Output the listing below verbatim, from its first line to its last.

_ _ _ _ _ _ _

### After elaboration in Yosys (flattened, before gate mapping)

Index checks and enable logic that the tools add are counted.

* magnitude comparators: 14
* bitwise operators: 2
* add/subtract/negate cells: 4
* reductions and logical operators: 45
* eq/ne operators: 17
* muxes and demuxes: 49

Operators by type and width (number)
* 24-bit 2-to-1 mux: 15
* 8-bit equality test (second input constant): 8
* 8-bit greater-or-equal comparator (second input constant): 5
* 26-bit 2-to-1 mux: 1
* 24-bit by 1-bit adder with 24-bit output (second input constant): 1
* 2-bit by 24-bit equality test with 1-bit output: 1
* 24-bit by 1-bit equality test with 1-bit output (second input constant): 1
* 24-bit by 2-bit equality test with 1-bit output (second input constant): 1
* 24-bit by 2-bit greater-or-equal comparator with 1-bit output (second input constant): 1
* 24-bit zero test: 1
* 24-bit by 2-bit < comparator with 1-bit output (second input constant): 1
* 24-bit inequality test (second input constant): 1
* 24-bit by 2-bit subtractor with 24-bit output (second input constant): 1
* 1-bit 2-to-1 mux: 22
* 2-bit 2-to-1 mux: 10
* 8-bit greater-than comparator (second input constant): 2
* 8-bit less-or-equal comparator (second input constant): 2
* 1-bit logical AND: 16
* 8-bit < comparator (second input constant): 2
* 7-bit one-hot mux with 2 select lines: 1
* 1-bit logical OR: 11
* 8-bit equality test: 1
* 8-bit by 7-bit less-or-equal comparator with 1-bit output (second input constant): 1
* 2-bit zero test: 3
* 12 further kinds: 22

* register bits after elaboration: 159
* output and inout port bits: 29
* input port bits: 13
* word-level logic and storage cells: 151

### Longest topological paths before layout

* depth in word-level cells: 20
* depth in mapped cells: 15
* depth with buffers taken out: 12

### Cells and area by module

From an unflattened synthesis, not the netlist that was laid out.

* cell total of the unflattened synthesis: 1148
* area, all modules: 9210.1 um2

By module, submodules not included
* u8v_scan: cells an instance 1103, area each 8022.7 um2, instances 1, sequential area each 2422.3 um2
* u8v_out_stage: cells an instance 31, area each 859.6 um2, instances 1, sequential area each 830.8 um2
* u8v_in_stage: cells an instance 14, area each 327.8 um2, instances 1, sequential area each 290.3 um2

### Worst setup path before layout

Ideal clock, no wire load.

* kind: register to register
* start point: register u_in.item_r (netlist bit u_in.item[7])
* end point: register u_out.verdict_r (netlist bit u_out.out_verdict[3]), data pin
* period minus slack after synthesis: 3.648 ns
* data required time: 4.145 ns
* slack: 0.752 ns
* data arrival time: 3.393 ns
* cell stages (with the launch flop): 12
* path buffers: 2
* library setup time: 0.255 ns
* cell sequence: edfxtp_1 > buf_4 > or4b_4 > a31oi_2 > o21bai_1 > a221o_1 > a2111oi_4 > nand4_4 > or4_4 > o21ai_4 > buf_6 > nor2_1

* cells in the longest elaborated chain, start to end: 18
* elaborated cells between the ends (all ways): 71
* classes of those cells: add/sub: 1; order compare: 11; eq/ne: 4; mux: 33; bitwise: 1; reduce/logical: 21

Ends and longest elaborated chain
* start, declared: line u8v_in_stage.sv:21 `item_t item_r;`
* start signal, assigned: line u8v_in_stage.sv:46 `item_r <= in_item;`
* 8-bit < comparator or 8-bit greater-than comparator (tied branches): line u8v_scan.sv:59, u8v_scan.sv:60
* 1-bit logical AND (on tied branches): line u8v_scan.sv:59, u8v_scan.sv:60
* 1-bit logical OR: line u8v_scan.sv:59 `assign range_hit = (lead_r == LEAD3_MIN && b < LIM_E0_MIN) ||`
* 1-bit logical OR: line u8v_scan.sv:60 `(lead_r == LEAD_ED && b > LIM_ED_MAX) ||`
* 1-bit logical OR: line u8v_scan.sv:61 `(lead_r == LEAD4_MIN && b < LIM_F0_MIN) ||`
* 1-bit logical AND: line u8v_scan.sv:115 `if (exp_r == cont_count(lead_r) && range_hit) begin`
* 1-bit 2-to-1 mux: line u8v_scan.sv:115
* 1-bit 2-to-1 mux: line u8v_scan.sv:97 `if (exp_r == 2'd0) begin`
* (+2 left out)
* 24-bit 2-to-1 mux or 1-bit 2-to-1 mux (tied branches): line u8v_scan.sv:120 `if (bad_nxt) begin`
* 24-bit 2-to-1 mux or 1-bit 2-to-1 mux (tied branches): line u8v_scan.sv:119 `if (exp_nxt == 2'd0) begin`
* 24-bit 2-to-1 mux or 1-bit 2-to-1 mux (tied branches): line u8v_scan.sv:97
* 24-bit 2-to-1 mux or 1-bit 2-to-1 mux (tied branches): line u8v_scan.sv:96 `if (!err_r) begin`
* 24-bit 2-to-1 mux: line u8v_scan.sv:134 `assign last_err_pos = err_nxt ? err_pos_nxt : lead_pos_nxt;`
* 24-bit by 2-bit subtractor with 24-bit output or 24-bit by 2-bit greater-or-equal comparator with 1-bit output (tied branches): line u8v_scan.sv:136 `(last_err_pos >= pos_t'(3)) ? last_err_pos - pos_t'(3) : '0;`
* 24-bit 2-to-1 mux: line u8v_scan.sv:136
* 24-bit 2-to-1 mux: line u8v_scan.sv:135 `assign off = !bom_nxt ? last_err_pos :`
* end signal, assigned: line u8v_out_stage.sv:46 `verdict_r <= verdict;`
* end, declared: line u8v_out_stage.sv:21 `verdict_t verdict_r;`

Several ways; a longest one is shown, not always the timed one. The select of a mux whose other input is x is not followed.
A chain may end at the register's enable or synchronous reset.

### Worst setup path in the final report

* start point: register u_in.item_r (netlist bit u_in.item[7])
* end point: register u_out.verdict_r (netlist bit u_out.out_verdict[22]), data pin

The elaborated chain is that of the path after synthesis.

_ _ _ _ _ _ _

- _Answer to this task_:
### After elaboration in Yosys (flattened, before gate mapping)

Index checks and enable logic that the tools add are counted.

* magnitude comparators: 14
* bitwise operators: 2
* add/subtract/negate cells: 4
* reductions and logical operators: 45
* eq/ne operators: 17
* muxes and demuxes: 49

Operators by type and width (number)
* 24-bit 2-to-1 mux: 15
* 8-bit equality test (second input constant): 8
* 8-bit greater-or-equal comparator (second input constant): 5
* 26-bit 2-to-1 mux: 1
* 24-bit by 1-bit adder with 24-bit output (second input constant): 1
* 2-bit by 24-bit equality test with 1-bit output: 1
* 24-bit by 1-bit equality test with 1-bit output (second input constant): 1
* 24-bit by 2-bit equality test with 1-bit output (second input constant): 1
* 24-bit by 2-bit greater-or-equal comparator with 1-bit output (second input constant): 1
* 24-bit zero test: 1
* 24-bit by 2-bit < comparator with 1-bit output (second input constant): 1
* 24-bit inequality test (second input constant): 1
* 24-bit by 2-bit subtractor with 24-bit output (second input constant): 1
* 1-bit 2-to-1 mux: 22
* 2-bit 2-to-1 mux: 10
* 8-bit greater-than comparator (second input constant): 2
* 8-bit less-or-equal comparator (second input constant): 2
* 1-bit logical AND: 16
* 8-bit < comparator (second input constant): 2
* 7-bit one-hot mux with 2 select lines: 1
* 1-bit logical OR: 11
* 8-bit equality test: 1
* 8-bit by 7-bit less-or-equal comparator with 1-bit output (second input constant): 1
* 2-bit zero test: 3
* 12 further kinds: 22

* register bits after elaboration: 159
* output and inout port bits: 29
* input port bits: 13
* word-level logic and storage cells: 151

### Longest topological paths before layout

* depth in word-level cells: 20
* depth in mapped cells: 15
* depth with buffers taken out: 12

### Cells and area by module

From an unflattened synthesis, not the netlist that was laid out.

* cell total of the unflattened synthesis: 1148
* area, all modules: 9210.1 um2

By module, submodules not included
* u8v_scan: cells an instance 1103, area each 8022.7 um2, instances 1, sequential area each 2422.3 um2
* u8v_out_stage: cells an instance 31, area each 859.6 um2, instances 1, sequential area each 830.8 um2
* u8v_in_stage: cells an instance 14, area each 327.8 um2, instances 1, sequential area each 290.3 um2

### Worst setup path before layout

Ideal clock, no wire load.

* kind: register to register
* start point: register u_in.item_r (netlist bit u_in.item[7])
* end point: register u_out.verdict_r (netlist bit u_out.out_verdict[3]), data pin
* period minus slack after synthesis: 3.648 ns
* data required time: 4.145 ns
* slack: 0.752 ns
* data arrival time: 3.393 ns
* cell stages (with the launch flop): 12
* path buffers: 2
* library setup time: 0.255 ns
* cell sequence: edfxtp_1 > buf_4 > or4b_4 > a31oi_2 > o21bai_1 > a221o_1 > a2111oi_4 > nand4_4 > or4_4 > o21ai_4 > buf_6 > nor2_1

* cells in the longest elaborated chain, start to end: 18
* elaborated cells between the ends (all ways): 71
* classes of those cells: add/sub: 1; order compare: 11; eq/ne: 4; mux: 33; bitwise: 1; reduce/logical: 21

Ends and longest elaborated chain
* start, declared: line u8v_in_stage.sv:21 `item_t item_r;`
* start signal, assigned: line u8v_in_stage.sv:46 `item_r <= in_item;`
* 8-bit < comparator or 8-bit greater-than comparator (tied branches): line u8v_scan.sv:59, u8v_scan.sv:60
* 1-bit logical AND (on tied branches): line u8v_scan.sv:59, u8v_scan.sv:60
* 1-bit logical OR: line u8v_scan.sv:59 `assign range_hit = (lead_r == LEAD3_MIN && b < LIM_E0_MIN) ||`
* 1-bit logical OR: line u8v_scan.sv:60 `(lead_r == LEAD_ED && b > LIM_ED_MAX) ||`
* 1-bit logical OR: line u8v_scan.sv:61 `(lead_r == LEAD4_MIN && b < LIM_F0_MIN) ||`
* 1-bit logical AND: line u8v_scan.sv:115 `if (exp_r == cont_count(lead_r) && range_hit) begin`
* 1-bit 2-to-1 mux: line u8v_scan.sv:115
* 1-bit 2-to-1 mux: line u8v_scan.sv:97 `if (exp_r == 2'd0) begin`
* (+2 left out)
* 24-bit 2-to-1 mux or 1-bit 2-to-1 mux (tied branches): line u8v_scan.sv:120 `if (bad_nxt) begin`
* 24-bit 2-to-1 mux or 1-bit 2-to-1 mux (tied branches): line u8v_scan.sv:119 `if (exp_nxt == 2'd0) begin`
* 24-bit 2-to-1 mux or 1-bit 2-to-1 mux (tied branches): line u8v_scan.sv:97
* 24-bit 2-to-1 mux or 1-bit 2-to-1 mux (tied branches): line u8v_scan.sv:96 `if (!err_r) begin`
* 24-bit 2-to-1 mux: line u8v_scan.sv:134 `assign last_err_pos = err_nxt ? err_pos_nxt : lead_pos_nxt;`
* 24-bit by 2-bit subtractor with 24-bit output or 24-bit by 2-bit greater-or-equal comparator with 1-bit output (tied branches): line u8v_scan.sv:136 `(last_err_pos >= pos_t'(3)) ? last_err_pos - pos_t'(3) : '0;`
* 24-bit 2-to-1 mux: line u8v_scan.sv:136
* 24-bit 2-to-1 mux: line u8v_scan.sv:135 `assign off = !bom_nxt ? last_err_pos :`
* end signal, assigned: line u8v_out_stage.sv:46 `verdict_r <= verdict;`
* end, declared: line u8v_out_stage.sv:21 `verdict_t verdict_r;`

Several ways; a longest one is shown, not always the timed one. The select of a mux whose other input is x is not followed.
A chain may end at the register's enable or synchronous reset.

### Worst setup path in the final report

* start point: register u_in.item_r (netlist bit u_in.item[7])
* end point: register u_out.verdict_r (netlist bit u_out.out_verdict[22]), data pin

The elaborated chain is that of the path after synthesis.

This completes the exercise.